▸ Requirement: Once the data has been read, restate all of it exactly.

▸ Records for the exercise:

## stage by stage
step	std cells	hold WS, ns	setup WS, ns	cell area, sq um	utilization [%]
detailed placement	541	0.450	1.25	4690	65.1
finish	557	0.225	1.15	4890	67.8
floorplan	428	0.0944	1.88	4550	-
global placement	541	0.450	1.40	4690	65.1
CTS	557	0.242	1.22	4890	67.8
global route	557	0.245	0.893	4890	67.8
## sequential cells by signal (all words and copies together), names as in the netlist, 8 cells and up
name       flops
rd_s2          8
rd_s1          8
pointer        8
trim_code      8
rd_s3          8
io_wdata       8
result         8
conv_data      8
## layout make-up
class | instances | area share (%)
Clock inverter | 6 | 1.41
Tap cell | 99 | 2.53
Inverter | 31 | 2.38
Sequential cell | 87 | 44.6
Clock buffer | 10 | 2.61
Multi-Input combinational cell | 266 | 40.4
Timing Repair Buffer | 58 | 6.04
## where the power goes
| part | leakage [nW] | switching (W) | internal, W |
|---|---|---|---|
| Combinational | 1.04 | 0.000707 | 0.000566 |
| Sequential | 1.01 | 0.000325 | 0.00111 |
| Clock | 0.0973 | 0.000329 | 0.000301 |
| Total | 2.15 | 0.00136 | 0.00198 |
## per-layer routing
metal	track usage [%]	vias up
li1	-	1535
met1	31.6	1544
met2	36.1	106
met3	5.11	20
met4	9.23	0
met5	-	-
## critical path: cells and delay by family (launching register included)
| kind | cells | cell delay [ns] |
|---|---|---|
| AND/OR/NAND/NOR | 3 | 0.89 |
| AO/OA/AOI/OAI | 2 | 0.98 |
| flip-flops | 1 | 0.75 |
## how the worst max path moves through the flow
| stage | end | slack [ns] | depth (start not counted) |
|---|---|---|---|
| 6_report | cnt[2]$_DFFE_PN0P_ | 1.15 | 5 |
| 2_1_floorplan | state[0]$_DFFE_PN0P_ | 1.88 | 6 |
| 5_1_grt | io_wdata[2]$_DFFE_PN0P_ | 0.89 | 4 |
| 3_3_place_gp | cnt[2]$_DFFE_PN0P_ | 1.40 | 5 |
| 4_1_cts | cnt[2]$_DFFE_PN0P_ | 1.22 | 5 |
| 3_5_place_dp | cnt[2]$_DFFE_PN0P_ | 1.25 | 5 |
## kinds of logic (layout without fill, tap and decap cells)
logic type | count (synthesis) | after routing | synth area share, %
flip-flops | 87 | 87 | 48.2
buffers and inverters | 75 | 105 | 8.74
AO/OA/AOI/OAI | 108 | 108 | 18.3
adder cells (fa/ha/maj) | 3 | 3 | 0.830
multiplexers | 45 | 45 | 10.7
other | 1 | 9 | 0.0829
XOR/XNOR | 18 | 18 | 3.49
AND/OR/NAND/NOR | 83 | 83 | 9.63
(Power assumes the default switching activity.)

▸ Answer to this task:
## stage by stage
step	std cells	hold WS, ns	setup WS, ns	cell area, sq um	utilization [%]
detailed placement	541	0.450	1.25	4690	65.1
finish	557	0.225	1.15	4890	67.8
floorplan	428	0.0944	1.88	4550	-
global placement	541	0.450	1.40	4690	65.1
CTS	557	0.242	1.22	4890	67.8
global route	557	0.245	0.893	4890	67.8
## sequential cells by signal (all words and copies together), names as in the netlist, 8 cells and up
name       flops
rd_s2          8
rd_s1          8
pointer        8
trim_code      8
rd_s3          8
io_wdata       8
result         8
conv_data      8
## layout make-up
class | instances | area share (%)
Clock inverter | 6 | 1.41
Tap cell | 99 | 2.53
Inverter | 31 | 2.38
Sequential cell | 87 | 44.6
Clock buffer | 10 | 2.61
Multi-Input combinational cell | 266 | 40.4
Timing Repair Buffer | 58 | 6.04
## where the power goes
| part | leakage [nW] | switching (W) | internal, W |
|---|---|---|---|
| Combinational | 1.04 | 0.000707 | 0.000566 |
| Sequential | 1.01 | 0.000325 | 0.00111 |
| Clock | 0.0973 | 0.000329 | 0.000301 |
| Total | 2.15 | 0.00136 | 0.00198 |
## per-layer routing
metal	track usage [%]	vias up
li1	-	1535
met1	31.6	1544
met2	36.1	106
met3	5.11	20
met4	9.23	0
met5	-	-
## critical path: cells and delay by family (launching register included)
| kind | cells | cell delay [ns] |
|---|---|---|
| AND/OR/NAND/NOR | 3 | 0.89 |
| AO/OA/AOI/OAI | 2 | 0.98 |
| flip-flops | 1 | 0.75 |
## how the worst max path moves through the flow
| stage | end | slack [ns] | depth (start not counted) |
|---|---|---|---|
| 6_report | cnt[2]$_DFFE_PN0P_ | 1.15 | 5 |
| 2_1_floorplan | state[0]$_DFFE_PN0P_ | 1.88 | 6 |
| 5_1_grt | io_wdata[2]$_DFFE_PN0P_ | 0.89 | 4 |
| 3_3_place_gp | cnt[2]$_DFFE_PN0P_ | 1.40 | 5 |
| 4_1_cts | cnt[2]$_DFFE_PN0P_ | 1.22 | 5 |
| 3_5_place_dp | cnt[2]$_DFFE_PN0P_ | 1.25 | 5 |
## kinds of logic (layout without fill, tap and decap cells)
logic type | count (synthesis) | after routing | synth area share, %
flip-flops | 87 | 87 | 48.2
buffers and inverters | 75 | 105 | 8.74
AO/OA/AOI/OAI | 108 | 108 | 18.3
adder cells (fa/ha/maj) | 3 | 3 | 0.830
multiplexers | 45 | 45 | 10.7
other | 1 | 9 | 0.0829
XOR/XNOR | 18 | 18 | 3.49
AND/OR/NAND/NOR | 83 | 83 | 9.63
(Power assumes the default switching activity.)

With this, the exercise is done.